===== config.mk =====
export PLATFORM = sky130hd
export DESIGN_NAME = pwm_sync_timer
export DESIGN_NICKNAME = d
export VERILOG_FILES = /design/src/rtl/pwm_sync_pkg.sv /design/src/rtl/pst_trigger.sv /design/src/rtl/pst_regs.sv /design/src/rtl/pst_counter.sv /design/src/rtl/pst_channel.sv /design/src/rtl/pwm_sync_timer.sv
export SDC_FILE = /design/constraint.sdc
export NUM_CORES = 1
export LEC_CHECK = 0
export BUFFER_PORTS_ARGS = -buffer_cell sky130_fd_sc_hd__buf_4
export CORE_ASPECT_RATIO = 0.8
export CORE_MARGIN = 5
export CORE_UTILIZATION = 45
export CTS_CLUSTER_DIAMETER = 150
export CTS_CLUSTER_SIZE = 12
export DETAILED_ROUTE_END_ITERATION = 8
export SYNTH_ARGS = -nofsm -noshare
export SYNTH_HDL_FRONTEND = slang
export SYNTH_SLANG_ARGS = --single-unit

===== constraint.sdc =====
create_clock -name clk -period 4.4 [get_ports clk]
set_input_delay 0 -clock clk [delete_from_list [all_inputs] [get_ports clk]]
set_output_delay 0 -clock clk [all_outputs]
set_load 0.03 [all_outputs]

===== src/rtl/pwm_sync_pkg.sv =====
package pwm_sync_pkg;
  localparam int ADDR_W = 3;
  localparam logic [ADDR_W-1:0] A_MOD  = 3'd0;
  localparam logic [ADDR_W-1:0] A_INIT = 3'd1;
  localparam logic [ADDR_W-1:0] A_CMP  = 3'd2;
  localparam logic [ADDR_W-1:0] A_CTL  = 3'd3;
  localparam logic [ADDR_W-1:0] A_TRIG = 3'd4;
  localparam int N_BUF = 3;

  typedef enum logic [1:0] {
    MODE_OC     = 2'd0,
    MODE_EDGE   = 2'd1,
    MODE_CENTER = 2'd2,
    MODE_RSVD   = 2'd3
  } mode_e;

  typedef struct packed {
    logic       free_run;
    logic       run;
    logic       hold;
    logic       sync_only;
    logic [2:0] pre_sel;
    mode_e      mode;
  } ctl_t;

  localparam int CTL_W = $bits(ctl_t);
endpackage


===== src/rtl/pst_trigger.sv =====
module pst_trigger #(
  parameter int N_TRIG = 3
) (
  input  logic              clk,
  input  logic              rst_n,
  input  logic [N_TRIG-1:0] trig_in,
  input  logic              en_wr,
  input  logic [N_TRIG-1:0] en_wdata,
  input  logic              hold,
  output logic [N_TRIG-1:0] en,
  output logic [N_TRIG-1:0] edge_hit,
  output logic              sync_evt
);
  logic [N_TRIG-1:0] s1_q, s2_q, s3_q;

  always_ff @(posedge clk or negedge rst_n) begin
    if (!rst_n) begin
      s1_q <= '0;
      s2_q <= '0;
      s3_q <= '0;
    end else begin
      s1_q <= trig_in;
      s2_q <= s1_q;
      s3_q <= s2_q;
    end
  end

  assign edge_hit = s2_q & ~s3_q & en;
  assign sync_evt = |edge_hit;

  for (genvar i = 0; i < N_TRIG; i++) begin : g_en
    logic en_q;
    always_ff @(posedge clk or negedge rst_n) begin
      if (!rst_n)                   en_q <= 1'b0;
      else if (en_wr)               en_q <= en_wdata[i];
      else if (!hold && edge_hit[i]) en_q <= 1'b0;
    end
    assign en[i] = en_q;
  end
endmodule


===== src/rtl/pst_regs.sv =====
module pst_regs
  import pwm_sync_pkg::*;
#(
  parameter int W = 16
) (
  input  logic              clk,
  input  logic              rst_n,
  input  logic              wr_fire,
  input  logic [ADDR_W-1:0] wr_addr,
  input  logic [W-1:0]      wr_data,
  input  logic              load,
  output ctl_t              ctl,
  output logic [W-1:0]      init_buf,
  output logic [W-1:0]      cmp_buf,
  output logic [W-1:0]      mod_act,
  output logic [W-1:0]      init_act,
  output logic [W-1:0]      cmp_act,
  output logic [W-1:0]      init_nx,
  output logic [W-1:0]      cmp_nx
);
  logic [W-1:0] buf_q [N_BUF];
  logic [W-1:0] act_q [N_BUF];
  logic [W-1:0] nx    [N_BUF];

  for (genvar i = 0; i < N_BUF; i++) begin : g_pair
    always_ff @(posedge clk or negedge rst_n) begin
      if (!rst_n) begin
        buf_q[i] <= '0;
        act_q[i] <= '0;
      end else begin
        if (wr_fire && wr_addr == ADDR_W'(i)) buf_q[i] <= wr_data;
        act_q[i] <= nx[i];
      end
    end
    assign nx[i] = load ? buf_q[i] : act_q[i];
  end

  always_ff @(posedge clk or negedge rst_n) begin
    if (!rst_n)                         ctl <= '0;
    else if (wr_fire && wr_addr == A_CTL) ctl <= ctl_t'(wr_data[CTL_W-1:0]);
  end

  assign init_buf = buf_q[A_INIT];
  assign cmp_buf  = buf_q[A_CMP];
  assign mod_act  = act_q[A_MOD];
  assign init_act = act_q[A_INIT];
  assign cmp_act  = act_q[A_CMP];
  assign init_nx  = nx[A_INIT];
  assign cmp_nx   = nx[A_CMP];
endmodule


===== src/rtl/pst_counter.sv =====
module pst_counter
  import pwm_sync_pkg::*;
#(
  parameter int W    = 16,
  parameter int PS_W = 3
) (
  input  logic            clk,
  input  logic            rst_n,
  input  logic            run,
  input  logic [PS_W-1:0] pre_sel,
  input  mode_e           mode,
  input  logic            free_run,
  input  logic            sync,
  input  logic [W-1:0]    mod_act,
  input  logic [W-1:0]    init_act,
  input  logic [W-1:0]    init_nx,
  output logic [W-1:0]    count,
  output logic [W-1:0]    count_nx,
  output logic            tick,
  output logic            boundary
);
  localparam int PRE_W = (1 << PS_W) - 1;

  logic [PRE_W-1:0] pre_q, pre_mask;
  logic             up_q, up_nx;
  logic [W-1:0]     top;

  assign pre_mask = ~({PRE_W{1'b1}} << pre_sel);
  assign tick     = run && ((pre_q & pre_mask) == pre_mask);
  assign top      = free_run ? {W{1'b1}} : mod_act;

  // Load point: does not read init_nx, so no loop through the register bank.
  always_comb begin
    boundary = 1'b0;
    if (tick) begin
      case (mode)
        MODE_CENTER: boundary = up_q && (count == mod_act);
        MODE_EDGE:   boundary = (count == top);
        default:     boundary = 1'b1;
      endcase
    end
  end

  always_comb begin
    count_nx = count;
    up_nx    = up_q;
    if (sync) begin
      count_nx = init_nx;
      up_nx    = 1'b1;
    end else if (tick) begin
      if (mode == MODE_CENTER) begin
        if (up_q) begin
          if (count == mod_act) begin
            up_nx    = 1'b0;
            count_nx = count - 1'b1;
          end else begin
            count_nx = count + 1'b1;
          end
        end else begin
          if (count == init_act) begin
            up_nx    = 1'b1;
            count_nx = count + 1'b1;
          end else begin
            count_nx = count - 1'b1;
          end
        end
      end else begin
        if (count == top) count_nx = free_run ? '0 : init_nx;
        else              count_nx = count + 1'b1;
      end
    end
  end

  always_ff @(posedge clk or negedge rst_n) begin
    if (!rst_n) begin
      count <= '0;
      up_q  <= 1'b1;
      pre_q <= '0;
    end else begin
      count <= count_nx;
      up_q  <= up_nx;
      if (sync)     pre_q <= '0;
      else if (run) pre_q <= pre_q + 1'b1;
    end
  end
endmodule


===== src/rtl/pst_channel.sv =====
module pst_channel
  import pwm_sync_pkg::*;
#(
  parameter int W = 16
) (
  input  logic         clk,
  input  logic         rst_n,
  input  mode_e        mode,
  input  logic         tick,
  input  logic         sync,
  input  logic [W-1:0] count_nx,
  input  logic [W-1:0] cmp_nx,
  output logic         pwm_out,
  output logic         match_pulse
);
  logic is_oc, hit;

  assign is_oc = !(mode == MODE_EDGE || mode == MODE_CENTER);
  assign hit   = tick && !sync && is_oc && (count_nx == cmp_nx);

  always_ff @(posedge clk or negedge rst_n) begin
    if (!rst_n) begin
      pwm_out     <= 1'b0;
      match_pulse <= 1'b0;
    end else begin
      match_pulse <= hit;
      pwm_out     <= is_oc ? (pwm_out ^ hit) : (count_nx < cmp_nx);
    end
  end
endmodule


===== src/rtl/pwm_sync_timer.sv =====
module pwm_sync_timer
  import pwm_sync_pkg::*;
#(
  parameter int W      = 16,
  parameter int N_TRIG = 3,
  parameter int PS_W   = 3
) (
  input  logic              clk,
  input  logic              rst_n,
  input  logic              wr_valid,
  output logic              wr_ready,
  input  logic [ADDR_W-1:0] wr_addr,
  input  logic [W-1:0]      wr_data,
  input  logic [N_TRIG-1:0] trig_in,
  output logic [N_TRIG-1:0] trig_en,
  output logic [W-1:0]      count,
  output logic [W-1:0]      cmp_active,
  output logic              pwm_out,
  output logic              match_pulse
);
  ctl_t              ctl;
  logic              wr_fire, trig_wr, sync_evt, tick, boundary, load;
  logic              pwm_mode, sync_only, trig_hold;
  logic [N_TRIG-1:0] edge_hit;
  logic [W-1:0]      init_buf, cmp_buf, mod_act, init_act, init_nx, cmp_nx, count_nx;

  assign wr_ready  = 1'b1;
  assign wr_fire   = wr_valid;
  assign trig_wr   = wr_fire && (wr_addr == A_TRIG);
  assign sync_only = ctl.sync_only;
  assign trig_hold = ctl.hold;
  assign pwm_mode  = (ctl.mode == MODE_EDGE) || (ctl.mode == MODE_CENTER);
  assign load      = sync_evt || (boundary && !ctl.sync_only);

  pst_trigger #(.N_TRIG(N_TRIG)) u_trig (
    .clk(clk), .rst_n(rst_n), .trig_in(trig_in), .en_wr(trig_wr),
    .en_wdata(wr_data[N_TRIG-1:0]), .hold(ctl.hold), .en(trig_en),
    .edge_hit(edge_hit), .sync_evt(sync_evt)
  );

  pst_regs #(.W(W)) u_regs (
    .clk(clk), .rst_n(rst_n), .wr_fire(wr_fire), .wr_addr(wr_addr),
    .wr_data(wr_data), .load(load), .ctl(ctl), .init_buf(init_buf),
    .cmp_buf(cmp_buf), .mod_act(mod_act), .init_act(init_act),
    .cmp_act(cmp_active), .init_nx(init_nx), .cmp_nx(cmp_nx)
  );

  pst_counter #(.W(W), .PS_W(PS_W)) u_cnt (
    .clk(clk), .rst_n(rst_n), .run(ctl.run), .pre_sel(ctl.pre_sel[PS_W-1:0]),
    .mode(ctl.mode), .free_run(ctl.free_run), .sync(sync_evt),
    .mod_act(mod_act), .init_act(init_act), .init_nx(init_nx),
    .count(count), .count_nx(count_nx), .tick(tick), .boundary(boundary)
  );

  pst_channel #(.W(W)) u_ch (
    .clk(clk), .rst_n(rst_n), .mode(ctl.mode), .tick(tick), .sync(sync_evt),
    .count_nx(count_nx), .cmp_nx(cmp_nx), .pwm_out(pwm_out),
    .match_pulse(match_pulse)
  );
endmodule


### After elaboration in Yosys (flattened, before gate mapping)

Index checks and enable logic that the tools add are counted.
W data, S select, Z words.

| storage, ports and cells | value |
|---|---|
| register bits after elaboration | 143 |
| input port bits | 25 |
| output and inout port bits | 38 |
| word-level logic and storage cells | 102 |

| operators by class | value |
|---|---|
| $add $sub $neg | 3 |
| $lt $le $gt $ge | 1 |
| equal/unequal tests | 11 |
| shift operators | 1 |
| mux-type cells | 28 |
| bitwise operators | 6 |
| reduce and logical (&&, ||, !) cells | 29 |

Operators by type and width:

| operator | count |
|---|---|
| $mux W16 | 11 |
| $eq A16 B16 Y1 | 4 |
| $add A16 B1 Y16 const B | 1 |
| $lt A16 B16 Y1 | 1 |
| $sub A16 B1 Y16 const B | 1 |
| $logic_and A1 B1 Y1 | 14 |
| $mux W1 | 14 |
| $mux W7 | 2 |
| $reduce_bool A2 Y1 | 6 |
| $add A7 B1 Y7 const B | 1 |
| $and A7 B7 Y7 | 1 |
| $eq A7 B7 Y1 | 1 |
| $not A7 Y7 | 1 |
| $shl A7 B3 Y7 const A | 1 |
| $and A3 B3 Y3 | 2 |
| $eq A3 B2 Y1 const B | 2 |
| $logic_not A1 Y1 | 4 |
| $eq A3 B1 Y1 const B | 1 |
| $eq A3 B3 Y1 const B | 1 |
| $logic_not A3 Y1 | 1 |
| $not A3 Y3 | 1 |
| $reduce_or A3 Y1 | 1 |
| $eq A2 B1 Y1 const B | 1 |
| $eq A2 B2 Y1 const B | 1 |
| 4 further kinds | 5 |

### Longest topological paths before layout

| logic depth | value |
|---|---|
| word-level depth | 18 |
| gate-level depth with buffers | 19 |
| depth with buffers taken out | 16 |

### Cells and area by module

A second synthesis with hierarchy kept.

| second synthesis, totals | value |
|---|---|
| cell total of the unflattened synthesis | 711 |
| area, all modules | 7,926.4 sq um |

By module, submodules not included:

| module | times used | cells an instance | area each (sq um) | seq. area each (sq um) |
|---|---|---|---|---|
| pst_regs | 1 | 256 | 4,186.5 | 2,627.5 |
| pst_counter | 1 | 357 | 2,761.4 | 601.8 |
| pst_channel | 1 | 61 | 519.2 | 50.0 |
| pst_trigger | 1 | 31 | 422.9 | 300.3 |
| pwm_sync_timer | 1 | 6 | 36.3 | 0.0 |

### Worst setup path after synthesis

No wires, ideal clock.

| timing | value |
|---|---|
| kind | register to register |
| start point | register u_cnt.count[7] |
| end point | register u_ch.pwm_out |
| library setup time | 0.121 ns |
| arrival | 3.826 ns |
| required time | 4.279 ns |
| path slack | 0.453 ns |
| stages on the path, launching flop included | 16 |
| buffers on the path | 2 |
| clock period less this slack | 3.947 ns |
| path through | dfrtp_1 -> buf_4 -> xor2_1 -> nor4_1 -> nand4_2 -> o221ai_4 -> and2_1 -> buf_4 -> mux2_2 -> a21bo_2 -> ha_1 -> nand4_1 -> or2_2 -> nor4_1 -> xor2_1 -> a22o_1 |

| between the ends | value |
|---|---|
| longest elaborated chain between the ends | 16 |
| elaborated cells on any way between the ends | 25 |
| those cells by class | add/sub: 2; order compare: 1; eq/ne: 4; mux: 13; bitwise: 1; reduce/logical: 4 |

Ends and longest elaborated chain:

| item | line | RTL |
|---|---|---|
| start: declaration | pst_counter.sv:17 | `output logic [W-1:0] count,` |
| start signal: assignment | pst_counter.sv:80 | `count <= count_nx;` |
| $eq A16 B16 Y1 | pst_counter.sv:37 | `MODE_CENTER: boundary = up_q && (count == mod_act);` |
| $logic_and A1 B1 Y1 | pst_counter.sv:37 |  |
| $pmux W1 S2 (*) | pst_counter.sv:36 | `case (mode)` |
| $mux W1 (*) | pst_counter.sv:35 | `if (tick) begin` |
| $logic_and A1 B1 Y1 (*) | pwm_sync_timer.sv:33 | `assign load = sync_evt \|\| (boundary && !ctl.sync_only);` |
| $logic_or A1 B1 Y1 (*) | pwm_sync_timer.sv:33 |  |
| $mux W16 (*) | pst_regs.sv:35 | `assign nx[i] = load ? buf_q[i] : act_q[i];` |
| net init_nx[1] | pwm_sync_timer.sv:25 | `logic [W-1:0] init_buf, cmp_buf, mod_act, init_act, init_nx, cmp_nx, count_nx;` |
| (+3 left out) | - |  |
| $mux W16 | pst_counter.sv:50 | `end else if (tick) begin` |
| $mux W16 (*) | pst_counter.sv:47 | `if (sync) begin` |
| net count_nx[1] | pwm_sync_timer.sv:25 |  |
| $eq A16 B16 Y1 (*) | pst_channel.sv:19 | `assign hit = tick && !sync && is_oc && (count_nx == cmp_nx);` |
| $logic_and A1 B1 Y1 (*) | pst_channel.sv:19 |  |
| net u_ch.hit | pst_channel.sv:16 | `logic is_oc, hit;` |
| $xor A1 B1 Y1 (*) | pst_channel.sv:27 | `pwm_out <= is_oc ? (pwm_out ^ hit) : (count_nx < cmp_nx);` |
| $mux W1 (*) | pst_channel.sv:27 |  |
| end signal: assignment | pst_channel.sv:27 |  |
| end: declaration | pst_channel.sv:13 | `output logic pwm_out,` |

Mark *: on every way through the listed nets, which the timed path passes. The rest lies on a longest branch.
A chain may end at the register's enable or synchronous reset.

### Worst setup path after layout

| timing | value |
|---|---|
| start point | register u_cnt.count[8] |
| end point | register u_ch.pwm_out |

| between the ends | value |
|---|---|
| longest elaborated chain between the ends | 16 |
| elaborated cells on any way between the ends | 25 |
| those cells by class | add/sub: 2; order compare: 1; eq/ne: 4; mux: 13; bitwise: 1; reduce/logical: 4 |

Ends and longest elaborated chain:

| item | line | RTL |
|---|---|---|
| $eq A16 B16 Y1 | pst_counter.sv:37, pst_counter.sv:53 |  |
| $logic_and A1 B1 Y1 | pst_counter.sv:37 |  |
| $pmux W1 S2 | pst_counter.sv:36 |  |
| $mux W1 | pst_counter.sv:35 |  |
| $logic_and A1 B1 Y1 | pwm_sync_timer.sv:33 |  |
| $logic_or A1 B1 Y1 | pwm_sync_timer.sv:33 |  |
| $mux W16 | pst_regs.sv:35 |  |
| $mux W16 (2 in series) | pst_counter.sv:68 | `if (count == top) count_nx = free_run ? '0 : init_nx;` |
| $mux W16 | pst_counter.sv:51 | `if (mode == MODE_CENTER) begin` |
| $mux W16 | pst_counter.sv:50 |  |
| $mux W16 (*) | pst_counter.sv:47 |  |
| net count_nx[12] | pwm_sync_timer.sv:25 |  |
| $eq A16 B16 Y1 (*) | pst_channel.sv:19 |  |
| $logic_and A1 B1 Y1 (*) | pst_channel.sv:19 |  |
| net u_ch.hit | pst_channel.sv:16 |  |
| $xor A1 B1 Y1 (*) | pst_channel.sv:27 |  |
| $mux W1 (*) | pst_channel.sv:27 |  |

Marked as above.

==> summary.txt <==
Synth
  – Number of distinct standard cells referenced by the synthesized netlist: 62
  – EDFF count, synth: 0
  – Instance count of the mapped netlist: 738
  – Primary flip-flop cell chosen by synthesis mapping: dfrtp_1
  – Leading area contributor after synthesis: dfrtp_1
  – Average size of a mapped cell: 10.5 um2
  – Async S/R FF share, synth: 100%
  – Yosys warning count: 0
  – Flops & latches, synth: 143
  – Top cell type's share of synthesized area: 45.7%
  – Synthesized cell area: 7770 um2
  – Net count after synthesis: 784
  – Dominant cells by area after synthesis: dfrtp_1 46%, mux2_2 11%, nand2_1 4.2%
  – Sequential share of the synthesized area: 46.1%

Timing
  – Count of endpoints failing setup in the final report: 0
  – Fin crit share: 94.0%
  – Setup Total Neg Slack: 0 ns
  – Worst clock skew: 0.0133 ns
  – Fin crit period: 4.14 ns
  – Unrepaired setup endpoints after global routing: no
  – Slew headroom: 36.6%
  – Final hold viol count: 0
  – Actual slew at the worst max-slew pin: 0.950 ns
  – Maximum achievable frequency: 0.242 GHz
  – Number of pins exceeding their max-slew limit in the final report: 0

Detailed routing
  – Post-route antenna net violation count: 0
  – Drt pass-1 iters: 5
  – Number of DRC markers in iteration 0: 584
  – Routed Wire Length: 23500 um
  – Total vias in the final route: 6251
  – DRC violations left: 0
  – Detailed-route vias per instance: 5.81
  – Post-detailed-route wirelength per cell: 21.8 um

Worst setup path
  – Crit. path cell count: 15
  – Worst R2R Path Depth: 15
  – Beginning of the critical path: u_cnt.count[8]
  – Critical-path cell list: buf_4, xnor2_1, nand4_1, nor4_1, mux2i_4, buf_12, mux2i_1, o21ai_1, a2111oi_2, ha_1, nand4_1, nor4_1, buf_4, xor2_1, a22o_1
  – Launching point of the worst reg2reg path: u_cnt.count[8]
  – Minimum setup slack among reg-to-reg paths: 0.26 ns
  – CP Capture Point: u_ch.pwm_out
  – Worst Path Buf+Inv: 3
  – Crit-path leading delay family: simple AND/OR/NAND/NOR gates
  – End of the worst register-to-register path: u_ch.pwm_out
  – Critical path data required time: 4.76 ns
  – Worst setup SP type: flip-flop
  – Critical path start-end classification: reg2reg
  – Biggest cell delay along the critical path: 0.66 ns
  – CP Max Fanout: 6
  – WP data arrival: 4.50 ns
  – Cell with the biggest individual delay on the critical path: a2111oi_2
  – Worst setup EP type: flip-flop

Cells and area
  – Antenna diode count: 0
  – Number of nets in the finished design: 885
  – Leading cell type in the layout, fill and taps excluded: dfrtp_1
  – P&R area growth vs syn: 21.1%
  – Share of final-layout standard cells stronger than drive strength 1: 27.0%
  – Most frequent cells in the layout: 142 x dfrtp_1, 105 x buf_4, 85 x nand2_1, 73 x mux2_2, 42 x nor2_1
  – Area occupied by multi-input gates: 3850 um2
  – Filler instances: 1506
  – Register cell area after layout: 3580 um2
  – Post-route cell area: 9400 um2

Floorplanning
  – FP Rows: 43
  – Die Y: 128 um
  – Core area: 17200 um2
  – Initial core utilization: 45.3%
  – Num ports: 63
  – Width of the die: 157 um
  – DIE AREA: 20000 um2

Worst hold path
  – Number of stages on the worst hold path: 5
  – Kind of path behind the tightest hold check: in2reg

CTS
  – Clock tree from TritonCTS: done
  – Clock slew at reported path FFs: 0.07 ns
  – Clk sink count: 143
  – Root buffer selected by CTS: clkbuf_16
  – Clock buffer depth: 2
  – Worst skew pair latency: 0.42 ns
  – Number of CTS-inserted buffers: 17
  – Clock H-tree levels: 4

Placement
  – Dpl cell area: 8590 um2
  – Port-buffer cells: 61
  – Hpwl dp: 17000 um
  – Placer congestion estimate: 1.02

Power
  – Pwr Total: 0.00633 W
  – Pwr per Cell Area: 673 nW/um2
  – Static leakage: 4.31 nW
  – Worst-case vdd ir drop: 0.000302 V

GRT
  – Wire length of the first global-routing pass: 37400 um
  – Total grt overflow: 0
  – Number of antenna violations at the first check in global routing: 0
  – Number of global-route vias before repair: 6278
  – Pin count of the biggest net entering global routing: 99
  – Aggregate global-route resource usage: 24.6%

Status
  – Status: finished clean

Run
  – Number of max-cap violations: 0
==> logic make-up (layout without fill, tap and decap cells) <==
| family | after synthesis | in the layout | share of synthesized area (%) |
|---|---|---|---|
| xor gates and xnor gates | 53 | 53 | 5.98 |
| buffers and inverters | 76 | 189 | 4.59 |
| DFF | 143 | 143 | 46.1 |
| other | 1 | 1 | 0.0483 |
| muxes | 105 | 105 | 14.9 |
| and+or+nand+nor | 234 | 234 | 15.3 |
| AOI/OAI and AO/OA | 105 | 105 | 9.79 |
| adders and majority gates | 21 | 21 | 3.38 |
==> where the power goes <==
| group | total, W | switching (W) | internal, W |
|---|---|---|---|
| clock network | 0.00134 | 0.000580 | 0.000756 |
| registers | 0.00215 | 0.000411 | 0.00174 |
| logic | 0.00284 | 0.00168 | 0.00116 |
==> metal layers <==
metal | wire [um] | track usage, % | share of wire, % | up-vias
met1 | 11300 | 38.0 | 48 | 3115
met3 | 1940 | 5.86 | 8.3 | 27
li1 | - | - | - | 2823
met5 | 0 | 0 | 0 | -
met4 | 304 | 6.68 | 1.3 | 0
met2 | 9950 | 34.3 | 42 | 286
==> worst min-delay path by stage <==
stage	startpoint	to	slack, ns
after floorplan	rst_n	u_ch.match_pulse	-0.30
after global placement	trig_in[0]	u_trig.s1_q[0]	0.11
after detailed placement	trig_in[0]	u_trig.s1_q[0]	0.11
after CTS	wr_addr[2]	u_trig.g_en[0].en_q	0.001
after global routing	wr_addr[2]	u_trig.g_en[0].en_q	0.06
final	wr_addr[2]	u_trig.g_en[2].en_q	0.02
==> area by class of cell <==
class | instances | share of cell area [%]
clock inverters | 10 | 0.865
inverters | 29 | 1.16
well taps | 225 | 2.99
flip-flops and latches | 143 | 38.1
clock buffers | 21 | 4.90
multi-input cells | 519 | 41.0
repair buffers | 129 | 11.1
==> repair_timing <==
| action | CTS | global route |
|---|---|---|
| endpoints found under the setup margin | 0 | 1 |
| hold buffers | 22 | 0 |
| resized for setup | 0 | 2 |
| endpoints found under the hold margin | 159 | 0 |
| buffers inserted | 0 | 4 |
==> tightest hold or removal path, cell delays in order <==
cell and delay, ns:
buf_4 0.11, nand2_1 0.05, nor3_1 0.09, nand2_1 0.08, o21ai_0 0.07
============
Directions
Please copy, exactly and with nothing else, the lines above beginning at the line that has "bits | 38 |" and ending with the line that has "seq. area each (sq um) |".

Problem solution
| output and inout port bits | 38 |
| word-level logic and storage cells | 102 |

| operators by class | value |
|---|---|
| $add $sub $neg | 3 |
| $lt $le $gt $ge | 1 |
| equal/unequal tests | 11 |
| shift operators | 1 |
| mux-type cells | 28 |
| bitwise operators | 6 |
| reduce and logical (&&, ||, !) cells | 29 |

Operators by type and width:

| operator | count |
|---|---|
| $mux W16 | 11 |
| $eq A16 B16 Y1 | 4 |
| $add A16 B1 Y16 const B | 1 |
| $lt A16 B16 Y1 | 1 |
| $sub A16 B1 Y16 const B | 1 |
| $logic_and A1 B1 Y1 | 14 |
| $mux W1 | 14 |
| $mux W7 | 2 |
| $reduce_bool A2 Y1 | 6 |
| $add A7 B1 Y7 const B | 1 |
| $and A7 B7 Y7 | 1 |
| $eq A7 B7 Y1 | 1 |
| $not A7 Y7 | 1 |
| $shl A7 B3 Y7 const A | 1 |
| $and A3 B3 Y3 | 2 |
| $eq A3 B2 Y1 const B | 2 |
| $logic_not A1 Y1 | 4 |
| $eq A3 B1 Y1 const B | 1 |
| $eq A3 B3 Y1 const B | 1 |
| $logic_not A3 Y1 | 1 |
| $not A3 Y3 | 1 |
| $reduce_or A3 Y1 | 1 |
| $eq A2 B1 Y1 const B | 1 |
| $eq A2 B2 Y1 const B | 1 |
| 4 further kinds | 5 |

### Longest topological paths before layout

| logic depth | value |
|---|---|
| word-level depth | 18 |
| gate-level depth with buffers | 19 |
| depth with buffers taken out | 16 |

### Cells and area by module

A second synthesis with hierarchy kept.

| second synthesis, totals | value |
|---|---|
| cell total of the unflattened synthesis | 711 |
| area, all modules | 7,926.4 sq um |

By module, submodules not included:

| module | times used | cells an instance | area each (sq um) | seq. area each (sq um) |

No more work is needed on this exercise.